Read through the entries below and copy each line where "InDataW" turns up.

(Excerpts from a dataset)
-----
`src/hdl/mepr_pkg.sv`:
```
// Shared types and constants for the Manchester edge packet receiver.
// Used by the front end, the edge queue, the decoder and the top level.
package mepr_pkg;

  localparam int IntervalW = 10;
  localparam int ExpectW   = 9;
  localparam int CfgIdxW   = 3;
  localparam int QueueDepth = 4;
  localparam int QueuePtrW  = 2;

  localparam int InDataW  = 16;
  localparam int OutDataW = 24;
  localparam int OutUserW = 2;

  // Offset from the length byte to the total packet length in bytes.
  localparam logic [ExpectW-1:0] LengthOffset = 9'd3;

  typedef enum logic [CfgIdxW-1:0] {
    CFG_FIRST_START  = 3'd0,
    CFG_SECOND_START = 3'd1,
    CFG_THIRD_START  = 3'd2,
    CFG_FOURTH_START = 3'd3,
    CFG_LONG_PULSE   = 3'd4,
    CFG_TIMEOUT      = 3'd5
  } cfg_idx_t;

  // One edge after classification against the interval registers.
  typedef struct packed {
    logic level;
    logic timeout;
    logic win_first;
    logic win_second;
    logic win_third;
    logic win_fourth;
    logic long_pulse;
  } edge_class_t;

  // Queue status seen by the top level and the decoder.
  typedef struct packed {
    logic full;
    logic empty;
  } queue_status_t;

endpackage

```
`src/hdl/mepr_front.sv`:
```
// Front end: interval registers and edge classification.
// Depends on mepr_pkg for the register indexes and the edge class struct.
module mepr_front (
  input  logic                               clk,
  input  logic                               rst,
  input  logic                               cfg_we,
  input  logic [mepr_pkg::CfgIdxW-1:0]       cfg_index,
  input  logic [mepr_pkg::IntervalW-1:0]     cfg_data,
  input  logic                               line_level,
  input  logic [mepr_pkg::IntervalW-1:0]     edge_interval,
  output mepr_pkg::edge_class_t              edge_class
);

  logic [mepr_pkg::IntervalW-1:0] first_start;
  logic [mepr_pkg::IntervalW-1:0] second_start;
  logic [mepr_pkg::IntervalW-1:0] third_start;
  logic [mepr_pkg::IntervalW-1:0] fourth_start;
  logic [mepr_pkg::IntervalW-1:0] long_pulse;
  logic [mepr_pkg::IntervalW-1:0] timeout_limit;

  always_ff @(posedge clk) begin
    if (rst) begin
      first_start   <= 10'd80;
      second_start  <= 10'd80;
      third_start   <= 10'd40;
      fourth_start  <= 10'd40;
      long_pulse    <= 10'd20;
      timeout_limit <= 10'd200;
    end else if (cfg_we) begin
      unique case (cfg_index)
        mepr_pkg::CFG_FIRST_START:  first_start   <= cfg_data;
        mepr_pkg::CFG_SECOND_START: second_start  <= cfg_data;
        mepr_pkg::CFG_THIRD_START:  third_start   <= cfg_data;
        mepr_pkg::CFG_FOURTH_START: fourth_start  <= cfg_data;
        mepr_pkg::CFG_LONG_PULSE:   long_pulse    <= cfg_data;
        mepr_pkg::CFG_TIMEOUT:      timeout_limit <= cfg_data;
        default: ;
      endcase
    end
  end

  // Open window (v, 2v); the doubled bound needs one extra bit.
  function automatic logic in_window(input logic [mepr_pkg::IntervalW-1:0] t,
                                     input logic [mepr_pkg::IntervalW-1:0] v);
    logic [mepr_pkg::IntervalW:0] twice;
    twice = {v, 1'b0};
    return (t > v) && ({1'b0, t} < twice);
  endfunction

  always_comb begin
    edge_class.level      = line_level;
    edge_class.timeout    = edge_interval > timeout_limit;
    edge_class.win_first  = in_window(edge_interval, first_start);
    edge_class.win_second = in_window(edge_interval, second_start);
    edge_class.win_third  = in_window(edge_interval, third_start);
    edge_class.win_fourth = in_window(edge_interval, fourth_start);
    edge_class.long_pulse = edge_interval > long_pulse;
  end

endmodule

```
`src/hdl/mepr_queue.sv`:
```
// Short queue of classified edges between the front end and the decoder.
// Depends on mepr_pkg for the edge class struct and the queue depth.
module mepr_queue (
  input  logic                   clk,
  input  logic                   rst,
  input  logic                   push,
  input  mepr_pkg::edge_class_t  push_data,
  input  logic                   pop,
  output mepr_pkg::edge_class_t  head,
  output mepr_pkg::queue_status_t status
);

  mepr_pkg::edge_class_t entries [mepr_pkg::QueueDepth];
  logic [mepr_pkg::QueuePtrW-1:0] wr_ptr;
  logic [mepr_pkg::QueuePtrW-1:0] rd_ptr;
  logic [mepr_pkg::QueuePtrW:0]   fill;

  assign status.full  = fill == (mepr_pkg::QueuePtrW+1)'(mepr_pkg::QueueDepth);
  assign status.empty = fill == '0;
  assign head = entries[rd_ptr];

  always_ff @(posedge clk) begin
    if (push) begin
      entries[wr_ptr] <= push_data;
    end
  end

  always_ff @(posedge clk) begin
    if (rst) begin
      wr_ptr <= '0;
      rd_ptr <= '0;
      fill   <= '0;
    end else begin
      if (push) begin
        wr_ptr <= wr_ptr + 1'b1;
      end
      if (pop) begin
        rd_ptr <= rd_ptr + 1'b1;
      end
      if (push && !pop) begin
        fill <= fill + 1'b1;
      end else if (pop && !push) begin
        fill <= fill - 1'b1;
      end
    end
  end

endmodule

```
`src/hdl/mepr_decoder.sv`:
```
// Back end: start sequence state machine, Manchester bit decoder and the
// output register. Depends on mepr_pkg for the edge class struct.
module mepr_decoder #(
  parameter int MAX_BYTES = 64
) (
  input  logic                              clk,
  input  logic                              rst,
  input  mepr_pkg::edge_class_t             edge_class,
  input  logic                              edge_avail,
  output logic                              edge_pop,
  output logic                              out_valid,
  input  logic                              out_ready,
  output logic                              out_byte_valid,
  output logic [7:0]                        out_data_byte,
  output logic [5:0]                        out_byte_index,
  output logic                              out_packet_done,
  output logic                              out_timed_out,
  output logic [6:0]                        out_packet_length
);

  localparam int CountW = $clog2(MAX_BYTES + 1);
  localparam int CmpW   = (CountW > mepr_pkg::ExpectW) ? CountW : mepr_pkg::ExpectW;

  typedef enum logic [2:0] {
    ST_IDLE   = 3'd0,
    ST_ARMED  = 3'd1,
    ST_START2 = 3'd2,
    ST_START3 = 3'd3,
    ST_START4 = 3'd4,
    ST_SKIP   = 3'd5,
    ST_DATA   = 3'd6
  } rx_state_t;

  rx_state_t                      state, state_next;
  logic                           odd_phase, odd_phase_next;
  logic [2:0]                     bit_position, bit_position_next;
  logic [7:0]                     byte_shift, byte_shift_next;
  logic [CountW-1:0]              byte_count, byte_count_next;
  logic [mepr_pkg::ExpectW-1:0]   expected_count, expected_count_next;

  logic                           emit;
  logic                           valid;
  logic                           done;
  logic                           tmo;
  logic [7:0]                     data;
  logic [CountW-1:0]              idx;
  logic [CountW-1:0]              plen;
  logic                           take;
  logic [7:0]                     shifted;
  rx_state_t                      s;

  assign edge_pop = edge_avail && (!out_valid || out_ready);

  always_comb begin
    state_next          = state;
    odd_phase_next      = odd_phase;
    bit_position_next   = bit_position;
    byte_shift_next     = byte_shift;
    byte_count_next     = byte_count;
    expected_count_next = expected_count;
    emit  = 1'b0;
    valid = 1'b0;
    done  = 1'b0;
    tmo   = 1'b0;
    data  = '0;
    idx   = '0;
    plen  = '0;
    take  = 1'b0;
    shifted = byte_shift;
    s = state;

    // Timeout or arming on a high idle edge first, then the forced restart on a low edge in the first window.
    if (s != ST_IDLE && edge_class.timeout) begin
      if (s == ST_DATA) begin
        emit = 1'b1;
        done = 1'b1;
        tmo  = 1'b1;
        plen = byte_count;
      end
      s = ST_IDLE;
    end else if (edge_class.level && s == ST_IDLE) begin
      s = ST_ARMED;
    end
    if (!edge_class.level && edge_class.win_first) begin
      s = ST_START2;
    end

    unique case (s)
      ST_START2: begin
        if (edge_class.level) begin
          s = edge_class.win_second ? ST_START3 : ST_IDLE;
        end
      end
      ST_START3: s = edge_class.win_third ? ST_START4 : ST_IDLE;
      ST_START4: s = edge_class.win_fourth ? ST_SKIP : ST_IDLE;
      ST_SKIP: begin
        // The dummy edge after the start sequence clears the byte assembler.
        bit_position_next = '0;
        odd_phase_next    = 1'b0;
        byte_shift_next   = '0;
        byte_count_next   = '0;
        s = ST_DATA;
      end
      ST_DATA: begin
        // A long pulse carries a bit at once; short ones come in pairs, with the bit taken on the later edge.
        take = edge_class.long_pulse || odd_phase;
        odd_phase_next = !edge_class.long_pulse && !odd_phase;
        if (take) begin
          shifted = byte_shift | (8'(edge_class.level) << bit_position);
          if (bit_position == 3'd7) begin
            if (byte_count == '0) begin
              expected_count_next = {1'b0, shifted} + mepr_pkg::LengthOffset;
            end
            if (byte_count < CountW'(MAX_BYTES)) begin
              valid = 1'b1;
              data  = shifted;
              idx   = byte_count;
              byte_count_next = byte_count + 1'b1;
            end
            byte_shift_next   = '0;
            bit_position_next = '0;
          end else begin
            byte_shift_next   = shifted;
            bit_position_next = bit_position + 1'b1;
          end
        end
        emit = valid;
        if (expected_count_next != '0 &&
            CmpW'(byte_count_next) >= CmpW'(expected_count_next)) begin
          emit = 1'b1;
          done = 1'b1;
          plen = byte_count_next;
          byte_count_next = '0;
          s = ST_IDLE;
        end
      end
      default: ;
    endcase
    state_next = s;
  end

  always_ff @(posedge clk) begin
    if (rst) begin
      state             <= ST_IDLE;
      odd_phase         <= 1'b0;
      bit_position      <= '0;
      byte_shift        <= '0;
      byte_count        <= '0;
      expected_count    <= '0;
      out_valid         <= 1'b0;
      out_byte_valid    <= 1'b0;
      out_data_byte     <= '0;
      out_byte_index    <= '0;
      out_packet_done   <= 1'b0;
      out_timed_out     <= 1'b0;
      out_packet_length <= '0;
    end else begin
      if (edge_pop) begin
        state             <= state_next;
        odd_phase         <= odd_phase_next;
        bit_position      <= bit_position_next;
        byte_shift        <= byte_shift_next;
        byte_count        <= byte_count_next;
        expected_count    <= expected_count_next;
        out_valid         <= emit;
        out_byte_valid    <= valid;
        out_data_byte     <= data;
        out_byte_index    <= 6'(idx);
        out_packet_done   <= done;
        out_timed_out     <= tmo;
        out_packet_length <= 7'(plen);
      end else if (out_ready) begin
        out_valid <= 1'b0;
      end
    end
  end

endmodule

```
`src/hdl/manchester_edge_packet_receiver_top.sv`:
```
// Top level of the Manchester edge packet receiver.
// Depends on mepr_pkg, mepr_front, mepr_queue and mepr_decoder.
//
// The receiver takes one edge event per input beat: the line level just after
// the edge and the time since the previous edge in 10 us units. A front end
// compares each interval against the six interval registers and pushes the
// resulting edge class into a four-entry queue. The decoder behind the queue
// checks the four-interval start sequence, skips one dummy edge and then
// decodes Manchester data, packing bits least significant first. The first
// byte plus three is the packet length. Every stored byte leaves as one output
// beat with its index; the beat that ends a packet carries tlast and the number
// of bytes stored, and tuser bit 1 marks an end by timeout gap. Bytes beyond
// MAX_BYTES are dropped, so such a packet ends only by timeout. Edges that
// produce no result leave no beat. One input beat is accepted every cycle while
// the queue has room; the decoder retires one queued edge per cycle whenever
// its output register is empty or being read, so throughput is one edge per
// clock while the output is not stalled. An accepted edge is registered in a
// queue entry, and its result then in the decoder's output register. The
// interval registers should be written only while no edge is in flight.
module manchester_edge_packet_receiver_top #(
  parameter int MAX_BYTES = 64
) (
  input  logic                               clk,
  input  logic                               rst,
  input  logic                               cfg_we,
  input  logic [mepr_pkg::CfgIdxW-1:0]       cfg_index,
  input  logic [mepr_pkg::IntervalW-1:0]     cfg_data,
  input  logic                               s_tvalid,
  output logic                               s_tready,
  // [0] line_level, [10:1] edge_interval, [15:11] zero
  input  logic [mepr_pkg::InDataW-1:0]       s_tdata,
  output logic                               m_tvalid,
  input  logic                               m_tready,
  // [7:0] data_byte, [13:8] byte_index, [20:14] packet_length, [23:21] zero
  output logic [mepr_pkg::OutDataW-1:0]      m_tdata,
  // packet_done
  output logic                               m_tlast,
  // [0] byte_valid, [1] timed_out
  output logic [mepr_pkg::OutUserW-1:0]      m_tuser
);

  mepr_pkg::edge_class_t   in_class;
  mepr_pkg::edge_class_t   head_class;
  mepr_pkg::queue_status_t q_status;
  logic                    push;
  logic                    pop;
  logic                    byte_valid;
  logic [7:0]              data_byte;
  logic [5:0]              byte_index;
  logic                    packet_done;
  logic                    timed_out;
  logic [6:0]              packet_length;

  assign s_tready = !q_status.full;
  assign push     = s_tvalid && s_tready;

  mepr_front u_front (
    .clk           (clk),
    .rst           (rst),
    .cfg_we        (cfg_we),
    .cfg_index     (cfg_index),
    .cfg_data      (cfg_data),
    .line_level    (s_tdata[0]),
    .edge_interval (s_tdata[mepr_pkg::IntervalW:1]),
    .edge_class    (in_class)
  );

  mepr_queue u_queue (
    .clk       (clk),
    .rst       (rst),
    .push      (push),
    .push_data (in_class),
    .pop       (pop),
    .head      (head_class),
    .status    (q_status)
  );

  mepr_decoder #(
    .MAX_BYTES (MAX_BYTES)
  ) u_decoder (
    .clk               (clk),
    .rst               (rst),
    .edge_class        (head_class),
    .edge_avail        (!q_status.empty),
    .edge_pop          (pop),
    .out_valid         (m_tvalid),
    .out_ready         (m_tready),
    .out_byte_valid    (byte_valid),
    .out_data_byte     (data_byte),
    .out_byte_index    (byte_index),
    .out_packet_done   (packet_done),
    .out_timed_out     (timed_out),
    .out_packet_length (packet_length)
  );

  assign m_tdata = {3'b000, packet_length, byte_index, data_byte};
  assign m_tlast = packet_done;
  assign m_tuser = {timed_out, byte_valid};

endmodule

```
`config.mk`:
```
export PLATFORM = sky130hd
export DESIGN_NAME = manchester_edge_packet_receiver_top
export DESIGN_NICKNAME = d
export VERILOG_FILES = /design/src/hdl/mepr_pkg.sv /design/src/hdl/mepr_front.sv /design/src/hdl/mepr_queue.sv /design/src/hdl/mepr_decoder.sv /design/src/hdl/manchester_edge_packet_receiver_top.sv
export SDC_FILE = /design/constraint.sdc
export NUM_CORES = 1
export LEC_CHECK = 0
export ABC_AREA = 1
export ABC_CLOCK_PERIOD_IN_PS = 4019
export BUFFER_PORTS_ARGS = -buffer_cell sky130_fd_sc_hd__buf_2
export CORE_MARGIN = 4
export CORE_UTILIZATION = 40
export DETAILED_ROUTE_END_ITERATION = 8
export PLACE_DENSITY = 0.64
export SLEW_MARGIN = 10
export SYNTH_ARGS = -nofsm -noshare
export SYNTH_HDL_FRONTEND = slang
export SYNTH_SLANG_ARGS = --single-unit
```
`constraint.sdc`:
```
create_clock -name clk -period 4.02 [get_ports clk]
set_clock_uncertainty 0.05 [all_clocks]
set_input_delay 0.402 -clock clk [delete_from_list [all_inputs] [get_ports clk]]
set_output_delay 0.402 -clock clk [all_outputs]
set_load 0.05 [all_outputs]
```
==> flow_summary.ini, run 1 <==
[outcome]
status = completed

[synth]
ys_ff_latch = 153
synthFlopType = dfxtp_1
ys_seq_area_share_pct = 37.5
syn_avg_cell_area_um2 = 7.80
synth_area_mm2 = 0.00892
synth-edff-count = 28
ys_async_sr_fraction_pct = 0
synth_cells = 1144
ys_types = 52
yosys_warnings = 0

[power_and_ir_drop]
pwr-share-clk_pct = 33.2
ir_worst_vdd_mv = 0.311
p_leak_nw = 4.50
swShare_pct = 36.5
comb_power_share_pct = 28.2
intPower_mw = 2.89
seq_power_share_pct = 38.6
powerDensity_mw_per_mm2 = 455
switchingPower_mw = 1.66

[critical_path]
r2r-end = u_decoder.out_valid
crit_path_end_kind = flop
cp.arrival_ps = 3940
reg2regPathDepth = 25
path_max_fanout = 14
cp-start-kind = flop
path_class = reg2reg
cp.required_ps = 4270
rrSetupSlack_ps = 320

[routing]
vias = 7562
post_drt_wl_per_cell_um = 14.4
via_per_inst = 5.09
initialDrtViolationCount = 400
ant_nets = 0
dr.pass1.iters = 6
postRouteWirelength_um = 21300
drc = 0

[sta]
maxSlewHeadroom_pct = 51.5
min_period_ps = 3700
hold_viol = 0
setup-violations-final = 0
fmax_mhz = 271
slew_violations = 0
period_share_pct = 91.9
layout_setup_ws_ps = 325
timing.setup.tns_ps = 0
tightest_slew_ps = 725
hold_slack_ps = 147
rsz0062_at_grt = false

[cts]
clock-sinks = 153
cts_htree_levels = 4
cts_buffers = 17
clockRootBuffer = clkbuf_16
clk_path_buf_depth = 2
cts_tree = done
insertion_delay_ps = 430
cts.reportedPaths.clkPinSlew_ps = 70

[global_routing]
antenna_found_initial = 0
grt_usage_pct = 17.6
grt_max_degree = 48
grt_overflow = 0
grt_pass1_vias = 7004
grt_pass1_wl_um = 34900

[layout]
final_net_count = 1339
diodes = 0
drive_gt1_share_pct = 12.0
area_growth_pct = 12.0
final_core_util_pct = 45.7
stdcell_area_mm2 = 0.00999

[floorplanning]
initial_utilization_pct = 40.7
die_x_um = 157
ios = 63
die_h_um = 157
rows = 54
dieArea_mm2 = 0.0248
core_area_mm2 = 0.0219

[placement]
place_congestion = 0.838
place_worst_setup_slack_ps = 360
numPortBuffers = 54
placed_cell_area_mm2 = 0.00945
post-dp-hpwl_um = 15300

[min_path]
min_from = s_tdata[0]
hold_path_depth = 1
holdPathEnd = u_queue.entries[2][6]
hp-class = in2reg

[run]
max-cap-violations = 0
per-layer routing:
| metal | vias up | wire length [µm] | GRT usage [%] |
|---|---|---|---|
| met1 | 3438 | 10200 | 23.2 |
| met5 | - | 0 | 0 |
| li1 | 3942 | - | - |
| met4 | 0 | 389 | 5.28 |
| met3 | 26 | 942 | 3.85 |
| met2 | 156 | 9780 | 29.0 |
critical path, stage by stage, from the launching register on:
cell and delay (ps):
dfxtp_1 340, buf_4 190, nand2_1 80, nand3_1 90
nand2_2 150, nand4_1 100, nand2_1 170, inv_1 80
ha_1 210, inv_1 120, nand2_4 70, o21bai_1 120
nand3_1 80, o21ai_1 170, inv_1 80, ha_1 330
a21oi_1 130, o221ai_1 120, nand3_1 90, nand4_1 70
nand2_1 110, nor2_4 60, nand2_2 100, nand2_4 90
o21ai_0 250, a21oi_1 100
cells in the mapped netlist (all sizes together) (4+ instances only):
master	number	area (µm²)
buf	14	101
nor2	82	367
a21oi	123	634
inv	172	646
dfxtp	125	2500
o21a	4	30.0
edfxtp	28	841
xor2	5	43.8
ha	110	1380
o21ai	105	529
nand4	18	119
nand3	60	318
nor3	12	65.1
a211oi	4	30.0
o211ai	17	128
clkbuf	20	75.1
nand2	214	871
o21bai	5	37.5
through the flow:
step	cells	power, mW
CTS	1487	4.59
detailed placement	1455	3.07
floorplan	1146	2.75
global route	1487	4.85
finish	1487	4.55
global placement	1455	3.04
cell type report:
type | instances | area (µm²)
fill | 2164 | 11900
clock inverter | 15 | 118
tap | 280 | 350
multi-input combinational | 787 | 4770
timing repair buffer | 63 | 338
sequential | 153 | 3340
clock buffer | 17 | 425
inverter | 172 | 646
power groups by stage:
stage	Sequential (mW)	Combinational, mW	Clock [mW]
after floorplan	1.84	0.905	0
after global placement	1.79	1.25	0
after detailed placement	1.79	1.28	0
after CTS	1.76	1.29	1.55
after global routing	1.77	1.47	1.61
final	1.76	1.28	1.51
what timing repair did:
item	4_1_cts	5_1_grt
resized for setup	0	2
setup endpoints to repair	0	10
hold buffers	0	0
endpoints found under the hold margin	0	0
setup buffers	0	0
registers in the layout (all words and copies together) (netlist names), 2 cells and up, named ones only:
| register | cells |
|---|---|
| u_decoder.bit_position | 3 |
| u_decoder.byte_count | 7 |
| u_decoder.byte_shift | 8 |
| u_decoder.expected_count | 9 |
| u_decoder.out_byte_index | 6 |
| u_decoder.out_data_byte | 8 |
| u_decoder.out_packet_length | 7 |
| u_decoder.state | 3 |
| u_front.first_start | 10 |
| u_front.fourth_start | 10 |
| u_front.long_pulse | 10 |
| u_front.second_start | 10 |
| u_front.third_start | 10 |
| u_front.timeout_limit | 10 |
| u_queue.entries | 28 |
| u_queue.fill | 3 |
| u_queue.rd_ptr | 2 |
| u_queue.wr_ptr | 2 |
placed cells by master (no fill, tap or decap), types with 9 or more instances in the layout:
master	instances
nand2_1	197
inv_1	162
dfxtp_1	125
a21oi_1	118
ha_1	110
o21ai_0	91
nor2_1	72
nand3_1	58
buf_2	54
edfxtp_1	28
nand4_1	17
o211ai_1	17
clkbuf_16	17
o21ai_1	13
nand2_2	12
nor3_1	11
inv_2	10
buf_4	9
worst max-delay path by stage:
stage / start / endpoint / slack, ps
after detailed placement: flop / u_decoder.out_packet_length[2] / 360
after global placement: flop / u_decoder.out_packet_length[2] / 420
after floorplan: flop / u_decoder.state[1] / 760
final: flop / u_decoder.out_valid / 320
after global routing: flop / u_decoder.out_packet_length[0] / 20
after CTS: flop / u_decoder.out_packet_length[2] / 330
cells by family (layout without fill, tap and decap cells):
family	Yosys count	count (layout)	synth area share, %
buffers and inverters	206	267	9.22
adders and majority gates	111	111	15.7
xor gates and xnor gates	5	5	0.491
other	1	3	0.0420
and+or+nand+nor	392	392	19.9
AOI/OAI and AO/OA	276	276	17.2
DFF	153	153	37.5
Note: power is estimated with default switching activity, not from simulation.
-----
Solution to this problem >>
  localparam int InDataW  = 16;
  input  logic [mepr_pkg::InDataW-1:0]       s_tdata,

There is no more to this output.